Open ianling opened 5 years ago

ianling commented 5 years ago

If a user mutes themselves but does not deafen, Murmur will sound out a UserState message that contains both the self_mute and self_deaf fields, even though only one changed:

session: 40
actor: 40
self_mute: true
self_deaf: false

Likewise, when they unmute themselves, it again sends both of the fields, even though only one changed.

session: 40
actor: 40
self_mute: false
self_deaf: false

This is inconsistent with the UserState message that is sent out when a server admin mutes a user:

session: 191
actor: 40
mute: true

Only the field that was altered is sent out.

ElizabethCody commented 5 years ago

Why exactly should optional fields only be sent in the event that they are updated? If the argument is for consistency, then it would be equally consistent to always send optional fields.

But why should we even strive for consistency? There really isn't a specification for the Mumble protocol beyond the Protobuf message definitions, so it seems to me that whatever decisions are most practicable from an implementation point of view are the ones that get made.

If you feel that matters like this are important to the Mumble project, then the discussion should be regarding whether or not Mumble should have to adhere to a prescribed specification. Such a specification could eliminate the need for discretionary implementation decisions like this, but it would also be quite the undertaking.

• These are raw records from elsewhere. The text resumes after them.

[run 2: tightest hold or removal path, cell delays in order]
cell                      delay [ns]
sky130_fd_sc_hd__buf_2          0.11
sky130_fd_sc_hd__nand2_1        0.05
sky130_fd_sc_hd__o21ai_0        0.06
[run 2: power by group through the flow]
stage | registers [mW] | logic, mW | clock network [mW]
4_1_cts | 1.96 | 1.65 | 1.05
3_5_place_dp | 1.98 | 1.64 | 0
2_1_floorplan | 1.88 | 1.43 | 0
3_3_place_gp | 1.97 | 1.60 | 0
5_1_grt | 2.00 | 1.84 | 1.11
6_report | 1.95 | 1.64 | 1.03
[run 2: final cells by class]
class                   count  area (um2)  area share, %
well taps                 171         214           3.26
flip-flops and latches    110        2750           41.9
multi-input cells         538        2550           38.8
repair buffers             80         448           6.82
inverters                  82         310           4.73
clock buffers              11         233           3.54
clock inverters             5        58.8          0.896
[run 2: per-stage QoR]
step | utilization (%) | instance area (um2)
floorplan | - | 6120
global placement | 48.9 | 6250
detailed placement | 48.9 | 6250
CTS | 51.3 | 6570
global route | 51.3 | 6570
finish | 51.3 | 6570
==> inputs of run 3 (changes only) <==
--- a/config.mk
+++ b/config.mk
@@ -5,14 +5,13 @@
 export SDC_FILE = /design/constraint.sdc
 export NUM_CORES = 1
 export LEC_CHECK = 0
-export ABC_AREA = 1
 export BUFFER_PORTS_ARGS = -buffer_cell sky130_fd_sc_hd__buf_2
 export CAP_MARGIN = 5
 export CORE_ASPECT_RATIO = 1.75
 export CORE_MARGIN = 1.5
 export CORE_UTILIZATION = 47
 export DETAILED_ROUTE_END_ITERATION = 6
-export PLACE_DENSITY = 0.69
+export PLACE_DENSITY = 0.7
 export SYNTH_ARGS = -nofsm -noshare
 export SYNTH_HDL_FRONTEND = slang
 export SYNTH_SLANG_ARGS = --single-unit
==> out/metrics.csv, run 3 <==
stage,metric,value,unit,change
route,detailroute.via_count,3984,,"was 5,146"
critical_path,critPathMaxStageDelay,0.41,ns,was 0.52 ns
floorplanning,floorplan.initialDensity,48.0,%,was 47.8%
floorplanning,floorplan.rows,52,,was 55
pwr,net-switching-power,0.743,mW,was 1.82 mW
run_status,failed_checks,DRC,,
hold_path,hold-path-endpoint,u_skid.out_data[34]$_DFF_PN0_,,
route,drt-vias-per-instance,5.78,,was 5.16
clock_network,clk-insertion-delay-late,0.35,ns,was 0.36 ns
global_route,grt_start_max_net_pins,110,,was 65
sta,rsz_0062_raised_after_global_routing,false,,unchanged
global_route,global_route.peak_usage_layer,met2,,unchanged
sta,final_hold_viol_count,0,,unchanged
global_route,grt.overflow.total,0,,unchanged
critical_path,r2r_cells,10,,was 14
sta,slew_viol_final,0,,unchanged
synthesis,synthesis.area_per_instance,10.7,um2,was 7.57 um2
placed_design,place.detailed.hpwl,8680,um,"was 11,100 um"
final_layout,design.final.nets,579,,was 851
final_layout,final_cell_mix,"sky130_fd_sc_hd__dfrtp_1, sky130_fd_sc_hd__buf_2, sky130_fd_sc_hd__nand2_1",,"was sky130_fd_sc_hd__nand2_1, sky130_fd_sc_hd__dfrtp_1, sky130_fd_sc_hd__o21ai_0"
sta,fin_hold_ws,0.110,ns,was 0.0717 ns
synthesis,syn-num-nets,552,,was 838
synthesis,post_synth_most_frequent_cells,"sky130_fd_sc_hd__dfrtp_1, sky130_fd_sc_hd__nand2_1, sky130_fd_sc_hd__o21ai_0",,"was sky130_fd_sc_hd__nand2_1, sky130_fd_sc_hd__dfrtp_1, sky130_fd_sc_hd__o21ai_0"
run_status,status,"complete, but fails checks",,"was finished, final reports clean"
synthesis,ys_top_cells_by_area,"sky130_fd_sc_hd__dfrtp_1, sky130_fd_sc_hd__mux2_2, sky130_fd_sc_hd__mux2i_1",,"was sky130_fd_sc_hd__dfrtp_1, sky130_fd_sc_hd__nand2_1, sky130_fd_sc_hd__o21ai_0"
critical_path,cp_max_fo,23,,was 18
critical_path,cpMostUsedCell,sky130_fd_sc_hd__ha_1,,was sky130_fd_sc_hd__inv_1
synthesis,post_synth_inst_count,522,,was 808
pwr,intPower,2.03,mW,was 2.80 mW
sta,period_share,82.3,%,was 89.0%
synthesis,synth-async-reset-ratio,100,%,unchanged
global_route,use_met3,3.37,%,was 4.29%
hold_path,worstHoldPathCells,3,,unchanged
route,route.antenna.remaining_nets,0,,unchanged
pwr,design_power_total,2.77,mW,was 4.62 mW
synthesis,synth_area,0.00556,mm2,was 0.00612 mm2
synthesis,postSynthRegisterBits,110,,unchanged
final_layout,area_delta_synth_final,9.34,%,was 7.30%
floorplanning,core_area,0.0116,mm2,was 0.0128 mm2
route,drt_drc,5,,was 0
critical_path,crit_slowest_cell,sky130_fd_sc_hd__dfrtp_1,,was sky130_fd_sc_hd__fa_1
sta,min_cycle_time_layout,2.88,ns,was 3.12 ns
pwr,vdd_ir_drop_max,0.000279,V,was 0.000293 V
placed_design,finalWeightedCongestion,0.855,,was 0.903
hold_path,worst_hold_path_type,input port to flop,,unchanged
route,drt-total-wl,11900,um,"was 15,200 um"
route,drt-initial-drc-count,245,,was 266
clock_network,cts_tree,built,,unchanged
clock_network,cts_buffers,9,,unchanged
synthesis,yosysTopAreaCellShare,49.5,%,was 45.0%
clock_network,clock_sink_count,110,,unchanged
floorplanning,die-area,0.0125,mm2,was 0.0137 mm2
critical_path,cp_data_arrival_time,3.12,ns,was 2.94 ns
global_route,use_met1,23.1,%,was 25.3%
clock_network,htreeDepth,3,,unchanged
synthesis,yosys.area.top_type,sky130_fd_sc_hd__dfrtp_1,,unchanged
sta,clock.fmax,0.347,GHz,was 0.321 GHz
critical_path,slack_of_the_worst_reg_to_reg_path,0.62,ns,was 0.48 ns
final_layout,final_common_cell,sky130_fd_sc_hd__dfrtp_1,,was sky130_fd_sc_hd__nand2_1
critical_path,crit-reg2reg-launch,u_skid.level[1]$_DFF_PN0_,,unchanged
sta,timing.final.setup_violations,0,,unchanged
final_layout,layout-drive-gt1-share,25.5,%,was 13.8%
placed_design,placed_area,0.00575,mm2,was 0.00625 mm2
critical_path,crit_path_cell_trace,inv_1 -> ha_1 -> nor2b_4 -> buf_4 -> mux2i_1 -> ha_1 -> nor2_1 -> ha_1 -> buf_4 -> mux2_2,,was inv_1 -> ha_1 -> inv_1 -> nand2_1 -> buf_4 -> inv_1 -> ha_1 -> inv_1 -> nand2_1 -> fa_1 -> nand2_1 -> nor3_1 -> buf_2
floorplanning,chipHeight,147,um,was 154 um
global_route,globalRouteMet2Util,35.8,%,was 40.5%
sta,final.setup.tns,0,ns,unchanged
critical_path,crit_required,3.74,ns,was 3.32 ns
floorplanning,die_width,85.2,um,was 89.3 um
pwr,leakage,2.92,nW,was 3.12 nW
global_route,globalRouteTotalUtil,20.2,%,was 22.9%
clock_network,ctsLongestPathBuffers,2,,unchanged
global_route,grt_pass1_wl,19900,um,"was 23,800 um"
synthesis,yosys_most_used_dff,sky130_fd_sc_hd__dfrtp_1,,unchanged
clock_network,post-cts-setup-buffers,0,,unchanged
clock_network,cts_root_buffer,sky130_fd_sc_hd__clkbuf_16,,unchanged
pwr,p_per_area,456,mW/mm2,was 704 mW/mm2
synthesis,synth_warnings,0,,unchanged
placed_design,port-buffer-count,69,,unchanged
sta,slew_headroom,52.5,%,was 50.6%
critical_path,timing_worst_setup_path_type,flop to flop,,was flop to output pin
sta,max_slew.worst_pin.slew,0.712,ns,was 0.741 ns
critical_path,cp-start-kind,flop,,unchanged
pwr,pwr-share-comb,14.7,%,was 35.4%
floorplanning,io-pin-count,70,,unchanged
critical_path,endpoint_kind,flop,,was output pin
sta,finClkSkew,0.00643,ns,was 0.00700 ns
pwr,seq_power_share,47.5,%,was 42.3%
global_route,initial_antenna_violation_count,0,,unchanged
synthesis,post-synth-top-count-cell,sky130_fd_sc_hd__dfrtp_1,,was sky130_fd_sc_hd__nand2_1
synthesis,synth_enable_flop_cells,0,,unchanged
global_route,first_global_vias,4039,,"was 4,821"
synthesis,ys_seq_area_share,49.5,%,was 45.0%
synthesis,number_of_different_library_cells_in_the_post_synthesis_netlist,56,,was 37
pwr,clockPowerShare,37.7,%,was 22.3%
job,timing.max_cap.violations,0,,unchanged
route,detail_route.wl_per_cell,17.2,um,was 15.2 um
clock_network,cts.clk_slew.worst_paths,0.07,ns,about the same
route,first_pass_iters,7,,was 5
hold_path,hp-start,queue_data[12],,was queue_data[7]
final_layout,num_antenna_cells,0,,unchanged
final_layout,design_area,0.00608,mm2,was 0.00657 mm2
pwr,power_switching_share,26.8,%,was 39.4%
[config.mk]
export PLATFORM = sky130hd
export DESIGN_NAME = cnu_expand
export DESIGN_NICKNAME = d
export VERILOG_FILES = /design/src/rtl/cnu_pkg.sv /design/src/rtl/cnu_rec_fifo.sv /design/src/rtl/cnu_expand.sv
export SDC_FILE = /design/constraint.sdc
export NUM_CORES = 1
export LEC_CHECK = 0
export ABC_AREA = 1
export CORE_ASPECT_RATIO = 0.6
export CORE_MARGIN = 2
export CORE_UTILIZATION = 57
export CTS_CLUSTER_SIZE = 8
export DETAILED_ROUTE_END_ITERATION = 6
export PLACE_DENSITY_LB_ADDON = 0.08
export SLEW_MARGIN = 0
export SYNTH_ARGS = -nofsm -noshare
export SYNTH_HDL_FRONTEND = slang
export SYNTH_SLANG_ARGS = --single-unit
[constraint.sdc]
create_clock -name clk -period 4.7 [get_ports clk]
set_input_delay 0.47 -clock clk [delete_from_list [all_inputs] [get_ports clk]]
set_output_delay 0.47 -clock clk [all_outputs]
set_load 0.03 [all_outputs]
### src/rtl/div_nr_32_pkg.sv
// Shared definitions for the non-restoring divider: FSM state encoding and default width.
// Latency: n/a (declarations only).
// Backpressure: n/a.
package div_nr_32_pkg;

    localparam int DEFAULT_WIDTH = 32;

    // IDLE -> PREP -> ITER (xWIDTH) -> FIX -> DONE -> IDLE
    typedef enum logic [2:0] {
        ST_IDLE = 3'd0,
        ST_PREP = 3'd1,
        ST_ITER = 3'd2,
        ST_FIX  = 3'd3,
        ST_DONE = 3'd4
    } div_state_t;

endpackage

### src/rtl/div_nr_32_addsub.sv
// Combinational N-bit ripple add/subtract: y = sub ? a - b : a + b (two's complement).
// Latency: 0 cycles (pure combinational).
// Backpressure: none.
//
// Ports:
//   a, b : N-bit operands
//   sub  : 1 selects a - b (b inverted, carry-in 1); 0 selects a + b
//   y    : N-bit result, carry-out discarded (callers size N so the true result fits)
module addsub_nr #(
    parameter int N = 33
) (
    input  logic [N-1:0] a,
    input  logic [N-1:0] b,
    input  logic         sub,
    output logic [N-1:0] y
);

    logic [N-1:0] bx;
    logic [N-1:0] c;

    assign bx   = b ^ {N{sub}};
    assign c[0] = sub;

    // One full-adder cell per bit; the carry out of the top cell is never needed.
    for (genvar i = 0; i < N; i++) begin : g_fa
        assign y[i] = a[i] ^ bx[i] ^ c[i];
        if (i < N - 1) begin : g_carry
            assign c[i+1] = (a[i] & bx[i]) | (c[i] & (a[i] ^ bx[i]));
        end
    end

endmodule
$ cat config.mk
export PLATFORM = sky130hd
export DESIGN_NAME = hazard_sequencer
export DESIGN_NICKNAME = d
export VERILOG_FILES = /design/src/rtl/hazard_sequencer.sv
export SDC_FILE = /design/constraint.sdc
export NUM_CORES = 1
export LEC_CHECK = 0
export CAP_MARGIN = 20
export CORE_ASPECT_RATIO = 0.8
export CORE_MARGIN = 4
export CORE_UTILIZATION = 59
export CTS_BUF_LIST = sky130_fd_sc_hd__clkbuf_4 sky130_fd_sc_hd__clkbuf_8
export DETAILED_ROUTE_END_ITERATION = 10
export DONT_BUFFER_PORTS = 1
export GPL_TIMING_DRIVEN = 0
export PLACE_DENSITY = 0.78
export SLEW_MARGIN = 20
export SYNTH_ARGS = -nofsm -noshare
export SYNTH_HDL_FRONTEND = slang
export SYNTH_SLANG_ARGS = --single-unit
export TNS_END_PERCENT = 100
$ cat constraint.sdc
create_clock -name clk -period 1.72 [get_ports clk]
set_clock_uncertainty 0.1 [all_clocks]
set_input_delay 0.172 -clock clk [delete_from_list [all_inputs] [get_ports clk]]
set_output_delay 0.172 -clock clk [all_outputs]
set_load 0.01 [all_outputs]
$ cat src/rtl/hazard_sequencer.sv
// ============================================================================
// Module   : hazard_sequencer
// Purpose  : Load-use stall, bubble, flush and EX forwarding control for the
//            six-stage IF/ID/EX/MEM1/MEM2/WB pipeline.
// Option   : HAZARD_PERF_CNT_EN adds the StallCnt/FlushCnt performance counters.
// Revision : 1.0 - initial release
// ============================================================================
`default_nettype none

module hazard_sequencer #(
  parameter int RA_W   = 5,
  parameter int PERF_W = 32
) (
  input  logic            clk,
  input  logic            reset_n,
  input  logic            ValidD,
  input  logic [RA_W-1:0] Rs1D,
  input  logic [RA_W-1:0] Rs2D,
  input  logic [RA_W-1:0] RdD,
  input  logic            RegWriteD,
  input  logic            LoadD,
  input  logic            PCSrcE,
  output logic            StallF,
  output logic            StallD,
  output logic            SS2,
  output logic            FlushD,
  output logic            FlushE,
  output logic [1:0]      ForwardAE,
  output logic [1:0]      ForwardBE
`ifdef HAZARD_PERF_CNT_EN
  ,
  output logic [PERF_W-1:0] StallCnt,
  output logic [PERF_W-1:0] FlushCnt
`endif
);

  if (RA_W < 1 || PERF_W < 1) begin : g_param_check
    $error("hazard_sequencer: RA_W and PERF_W must be positive");
  end

  typedef enum logic [1:0] {
    S_IDLE = 2'd0,
    S_LU2  = 2'd1,
    S_LU1  = 2'd2
  } stall_st_t;

  stall_st_t state_q, state_d;

  logic            e_v_q,  e_rw_q,  e_ld_q;
  logic [RA_W-1:0] e_rd_q, e_rs1_q, e_rs2_q;
  logic            e_v_d,  e_rw_d,  e_ld_d;
  logic [RA_W-1:0] e_rd_d, e_rs1_d, e_rs2_d;
  logic            m1_v_q, m1_rw_q, m1_ld_q;
  logic [RA_W-1:0] m1_rd_q;
  logic            m2_v_q, m2_rw_q, m2_ld_q;
  logic [RA_W-1:0] m2_rd_q;
  logic            w_v_q,  w_rw_q,  w_ld_q;
  logic [RA_W-1:0] w_rd_q;

  logic w_lu_e, w_lu_m1, w_stall, w_flush;

  function automatic logic prod_match(input logic v, input logic rw,
                                      input logic [RA_W-1:0] rd,
                                      input logic [RA_W-1:0] rs);
    return v & rw & (rd == rs) & (rs != '0);
  endfunction

  // A load in M1 must not forward its address; the stall keeps consumers out of EX.
  function automatic logic [1:0] fwd_sel(input logic [RA_W-1:0] rs);
    logic [1:0] sel;
    sel = 2'b00;
    if (e_v_q && rs != '0) begin
      if (prod_match(m1_v_q, m1_rw_q, m1_rd_q, rs))      sel = m1_ld_q ? 2'b00 : 2'b10;
      else if (prod_match(m2_v_q, m2_rw_q, m2_rd_q, rs)) sel = 2'b11;
      else if (prod_match(w_v_q, w_rw_q, w_rd_q, rs))    sel = 2'b01;
    end
    return sel;
  endfunction

  assign w_lu_e  = ValidD & e_ld_q &
                   (prod_match(e_v_q, e_rw_q, e_rd_q, Rs1D) | prod_match(e_v_q, e_rw_q, e_rd_q, Rs2D));
  assign w_lu_m1 = ValidD & m1_ld_q &
                   (prod_match(m1_v_q, m1_rw_q, m1_rd_q, Rs1D) | prod_match(m1_v_q, m1_rw_q, m1_rd_q, Rs2D));

  // Redirect wins over stall; everything reads idle while reset is held.
  assign w_flush = reset_n & PCSrcE;
  assign w_stall = reset_n & ~PCSrcE & (w_lu_e | w_lu_m1);

  assign StallF    = w_stall;
  assign StallD    = w_stall;
  assign SS2       = w_stall;
  assign FlushD    = w_flush;
  assign FlushE    = w_flush;
  assign ForwardAE = fwd_sel(e_rs1_q);
  assign ForwardBE = fwd_sel(e_rs2_q);

  always_comb begin
    e_v_d   = ValidD;
    e_rw_d  = RegWriteD;
    e_ld_d  = LoadD;
    e_rd_d  = RdD;
    e_rs1_d = Rs1D;
    e_rs2_d = Rs2D;
    if (w_stall || w_flush) begin
      e_v_d   = 1'b0;
      e_rw_d  = 1'b0;
      e_ld_d  = 1'b0;
      e_rd_d  = '0;
      e_rs1_d = '0;
      e_rs2_d = '0;
    end
  end

  always_comb begin
    state_d = S_IDLE;
    case (state_q)
      S_LU2:   state_d = w_stall ? S_LU1 : S_IDLE;
      default: if (w_stall) state_d = w_lu_e ? S_LU2 : S_LU1;
    endcase
  end

  always_ff @(posedge clk or negedge reset_n) begin
    if (!reset_n) begin
      state_q <= S_IDLE;
      e_v_q   <= 1'b0;  e_rw_q  <= 1'b0;  e_ld_q  <= 1'b0;
      e_rd_q  <= '0;    e_rs1_q <= '0;    e_rs2_q <= '0;
      m1_v_q  <= 1'b0;  m1_rw_q <= 1'b0;  m1_ld_q <= 1'b0;  m1_rd_q <= '0;
      m2_v_q  <= 1'b0;  m2_rw_q <= 1'b0;  m2_ld_q <= 1'b0;  m2_rd_q <= '0;
      w_v_q   <= 1'b0;  w_rw_q  <= 1'b0;  w_ld_q  <= 1'b0;  w_rd_q  <= '0;
    end else begin
      state_q <= state_d;
      e_v_q   <= e_v_d;   e_rw_q  <= e_rw_d;  e_ld_q  <= e_ld_d;
      e_rd_q  <= e_rd_d;  e_rs1_q <= e_rs1_d; e_rs2_q <= e_rs2_d;
      m1_v_q  <= e_v_q;   m1_rw_q <= e_rw_q;  m1_ld_q <= e_ld_q;  m1_rd_q <= e_rd_q;
      m2_v_q  <= m1_v_q;  m2_rw_q <= m1_rw_q; m2_ld_q <= m1_ld_q; m2_rd_q <= m1_rd_q;
      w_v_q   <= m2_v_q;  w_rw_q  <= m2_rw_q; w_ld_q  <= m2_ld_q; w_rd_q  <= m2_rd_q;
    end
  end

  // The first stall cycle of an EX-stage load is always followed by an M1-stage one.
  a_lu2_then_lu1 : assert property (@(posedge clk) disable iff (!reset_n)
    (state_q == S_LU2 && !PCSrcE) |-> w_lu_m1);

`ifdef HAZARD_PERF_CNT_EN
  logic [PERF_W-1:0] stall_cnt_q, flush_cnt_q;

  always_ff @(posedge clk or negedge reset_n) begin
    if (!reset_n) begin
      stall_cnt_q <= '0;
      flush_cnt_q <= '0;
    end else begin
      stall_cnt_q <= stall_cnt_q + PERF_W'(w_stall);
      flush_cnt_q <= flush_cnt_q + PERF_W'(PCSrcE);
    end
  end

  assign StallCnt = stall_cnt_q;
  assign FlushCnt = flush_cnt_q;
`endif

endmodule

`default_nettype wire
===== config.mk =====
export PLATFORM = sky130hd
export DESIGN_NAME = decode_stage
export DESIGN_NICKNAME = d
export VERILOG_FILES = /design/src/rtl/decode_stage.sv
export SDC_FILE = /design/constraint.sdc
export NUM_CORES = 1
export LEC_CHECK = 0
export CAP_MARGIN = 20
export CORE_MARGIN = 5
export CORE_UTILIZATION = 38
export DETAILED_ROUTE_END_ITERATION = 16
export PLACE_DENSITY_LB_ADDON = 0.05
export SYNTH_ARGS = -nofsm -noshare
export SYNTH_HDL_FRONTEND = slang
export SYNTH_SLANG_ARGS = --single-unit

===== constraint.sdc =====
create_clock -name clk -period 2.37 [get_ports clk]
set_input_delay 0.474 -clock clk [delete_from_list [all_inputs] [get_ports clk]]
set_output_delay 0.474 -clock clk [all_outputs]
set_load 0.01 [all_outputs]
==> config.mk <==
export PLATFORM = sky130hd
export DESIGN_NAME = fifo_wr_arbiter
export DESIGN_NICKNAME = d
export VERILOG_FILES = /design/src/rtl/fifo_wr_arbiter_pkg.sv /design/src/rtl/fifo_wr_arbiter_rr_picker.sv /design/src/rtl/fifo_wr_arbiter.sv
export SDC_FILE = /design/constraint.sdc
export NUM_CORES = 1
export LEC_CHECK = 0
export CORE_MARGIN = 2
export CORE_UTILIZATION = 36
export CTS_CLUSTER_DIAMETER = 80
export CTS_CLUSTER_SIZE = 28
export DETAILED_ROUTE_END_ITERATION = 10
export HOLD_SLACK_MARGIN = 0.15
export PLACE_DENSITY_LB_ADDON = 0.2
export SYNTH_ARGS = -nofsm -noshare
export SYNTH_HDL_FRONTEND = slang
export SYNTH_SLANG_ARGS = --single-unit
export TNS_END_PERCENT = 50
==> constraint.sdc <==
create_clock -name clk -period 2.55 [get_ports clk]
set_input_delay 0.51 -clock clk [delete_from_list [all_inputs] [get_ports clk]]
set_output_delay 0.51 -clock clk [all_outputs]
set_load 0.01 [all_outputs]
==> src/rtl/fifo_wr_arbiter_pkg.sv <==
// Shared types and width helpers for the FIFO write-port arbiter.
// Widths are computed from the instantiating module's parameters.
package fifo_arb_pkg;

    typedef enum logic {
        IDLE  = 1'b0,
        GRANT = 1'b1
    } arb_state_t;

    // GNT_W: width of a requester index.
    function automatic int gnt_w(input int n_req);
        return (n_req > 1) ? $clog2(n_req) : 1;
    endfunction

    // CNT_W: width of a burst counter that must be able to hold MAX_BURST.
    function automatic int cnt_w(input int max_burst);
        return $clog2(max_burst + 1);
    endfunction

endpackage

==> src/rtl/fifo_wr_arbiter_rr_picker.sv <==
// Combinational round-robin search: the first eligible requester at or after
// the start pointer, wrapping modulo N_REQ.
module rr_picker
    import fifo_arb_pkg::*;
#(
    parameter int N_REQ = 4
) (
    input  logic [N_REQ-1:0]         req,
    input  logic [$clog2(N_REQ)-1:0] start,
    input  logic [N_REQ-1:0]         mask,
    output logic                     found,
    output logic [$clog2(N_REQ)-1:0] idx
);
    localparam int GNT_W = gnt_w(N_REQ);
    localparam logic [GNT_W:0] N_VAL = (GNT_W + 1)'(N_REQ);

    logic [N_REQ-1:0] eligible;
    logic [GNT_W:0]   sum_arr [N_REQ];
    logic [GNT_W-1:0] pos_arr [N_REQ];

    assign eligible = req & ~mask;

    // pos_arr[k] is the requester index k steps after start; start < N_REQ so
    // one conditional subtract is enough for the wrap.
    generate
        for (genvar gi = 0; gi < N_REQ; gi++) begin : g_pos
            assign sum_arr[gi] = {1'b0, start} + (GNT_W + 1)'(gi);
            assign pos_arr[gi] = (sum_arr[gi] >= N_VAL) ? GNT_W'(sum_arr[gi] - N_VAL)
                                                        : sum_arr[gi][GNT_W-1:0];
        end
    endgenerate

    // Scan from the farthest offset down so the nearest eligible one wins.
    always_comb begin
        found = 1'b0;
        idx   = '0;
        for (int k = N_REQ - 1; k >= 0; k--) begin
            if (eligible[pos_arr[k]]) begin
                found = 1'b1;
                idx   = pos_arr[k];
            end
        end
    end

endmodule

==> src/rtl/fifo_wr_arbiter.sv <==
// Round-robin arbiter sharing one FIFO write port among N_REQ valid/ready
// requesters, with bursts capped at MAX_BURST words per grant.
module fifo_wr_arbiter
    import fifo_arb_pkg::*;
#(
    parameter int DATA_WIDTH = 8,
    parameter int N_REQ      = 4,
    parameter int MAX_BURST  = 8
) (
    input  logic                        clk,
    input  logic                        rst,
    input  logic [N_REQ-1:0]            req_valid,
    input  logic [N_REQ*DATA_WIDTH-1:0] req_data,
    output logic [N_REQ-1:0]            req_ready,
    input  logic                        fifo_full,
    output logic                        fifo_wr_en,
    output logic [DATA_WIDTH-1:0]       fifo_wr_data,
    output logic [$clog2(N_REQ)-1:0]    grant_id,
    output logic                        busy
);
    localparam int GNT_W = gnt_w(N_REQ);
    localparam int CNT_W = cnt_w(MAX_BURST);
    localparam logic [CNT_W-1:0] LAST_CNT = CNT_W'(MAX_BURST - 1);
    localparam logic [GNT_W-1:0] LAST_ID  = GNT_W'(N_REQ - 1);

    arb_state_t       state_reg;
    logic [GNT_W-1:0] grant_id_reg;
    logic [GNT_W-1:0] rr_ptr_reg;
    logic [CNT_W-1:0] burst_cnt_reg;

    logic [DATA_WIDTH-1:0] word_arr [N_REQ];
    logic [N_REQ-1:0]      grant_onehot;

    generate
        for (genvar gi = 0; gi < N_REQ; gi++) begin : g_req
            assign word_arr[gi]     = req_data[gi*DATA_WIDTH +: DATA_WIDTH];
            assign grant_onehot[gi] = (grant_id_reg == GNT_W'(gi));
        end
    endgenerate

    logic             in_grant;
    logic             holder_valid;
    logic             transfer;
    logic             last_word;
    logic             drop;
    logic             release_now;
    logic [GNT_W-1:0] next_ptr;
    logic [GNT_W-1:0] pick_start;
    logic [N_REQ-1:0] pick_mask;
    logic             pick_found;
    logic [GNT_W-1:0] pick_idx;

    assign in_grant     = (state_reg == GRANT);
    assign holder_valid = |(req_valid & grant_onehot);
    // Gating with rst keeps the reset cycle itself free of writes.
    assign transfer     = in_grant && holder_valid && !fifo_full && !rst;
    assign last_word    = transfer && (burst_cnt_reg == LAST_CNT);
    assign drop         = in_grant && !holder_valid;
    assign release_now  = last_word || drop;

    assign next_ptr   = (grant_id_reg == LAST_ID) ? '0 : grant_id_reg + GNT_W'(1);
    assign pick_start = in_grant ? next_ptr : rr_ptr_reg;
    // A holder that dropped valid is excluded; one that finished a full burst
    // may be re-picked if nobody else is waiting.
    assign pick_mask  = drop ? grant_onehot : '0;

    rr_picker #(
        .N_REQ(N_REQ)
    ) u_picker (
        .req   (req_valid),
        .start (pick_start),
        .mask  (pick_mask),
        .found (pick_found),
        .idx   (pick_idx)
    );

    always_ff @(posedge clk) begin
        if (rst) begin
            state_reg     <= IDLE;
            grant_id_reg  <= '0;
            rr_ptr_reg    <= '0;
            burst_cnt_reg <= '0;
        end else begin
            case (state_reg)
                IDLE: begin
                    if (pick_found) begin
                        state_reg     <= GRANT;
                        grant_id_reg  <= pick_idx;
                        burst_cnt_reg <= '0;
                    end
                end
                GRANT: begin
                    if (release_now) begin
                        rr_ptr_reg    <= next_ptr;
                        burst_cnt_reg <= '0;
                        if (pick_found) begin
                            grant_id_reg <= pick_idx;
                        end else begin
                            state_reg <= IDLE;
                        end
                    end else if (transfer) begin
                        burst_cnt_reg <= burst_cnt_reg + CNT_W'(1);
                    end
                end
                default: state_reg <= IDLE;
            endcase
        end
    end

    assign req_ready    = (in_grant && !fifo_full && !rst) ? grant_onehot : '0;
    assign fifo_wr_en   = transfer;
    assign fifo_wr_data = in_grant ? word_arr[grant_id_reg] : '0;
    assign grant_id     = grant_id_reg;
    assign busy         = in_grant;

endmodule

That is of course if this is just for consistency's sake, if not -- if there is some practical advantage to only sending modified fields, then I would suggest that you outline that advantage rather than just underscoring an inconsistency.

ianling commented 5 years ago

The practical advantage of consistency is... consistency. The official implementations of the protocol shouldn't behave in unpredictable or undocumented ways. I agree that if all of the messages always included all of the optional fields, it would be fine. Or even if this specific UserState message always sent all the optional fields, it would be fine. However, this specific message only sends one additional optional field, and only in this one specific scenario.

It's just one additional undocumented oddity that you will only discover when you are implementing the protocol in your own program and run into a bug because you were only expecting fields that were altered to be present in a message, since that just happens to be the case everywhere else in the official implementation of the protocol.

Everyone should strive for consistency when coding. There was no practical reason to deviate from the standard set by the implementation of all the other messages in the protocol. Keeping it is lazy and wastes other developers' time.

If nothing else, it wastes a few bytes of bandwidth for useless data. I don't especially care about this issue, just pointing out the inconsistency when compared to every other protobuf message in the Mumble protocol.

unterwulf commented 5 years ago

Consistency is important from the principle of least astonishment's perspective. When everywhere else in the code unchanged optional fields are not being sent it makes an impression that if such a field is yet being sent it is made for a reason. And if there were no real reason such code is just misleading and frustrating.

From the practical point of view I noticed that at least some fields are handled by Mumble regardless of their current values. E.g. whenever server includes the suppress field into a UserState message, Mumble prints a message even if the state is the same. (Have seen this behavior on 1.2.18 from Debian repo. Haven't tested on the master.) This creates a feeling that the common approach is not to send optional fields unless their values have changed.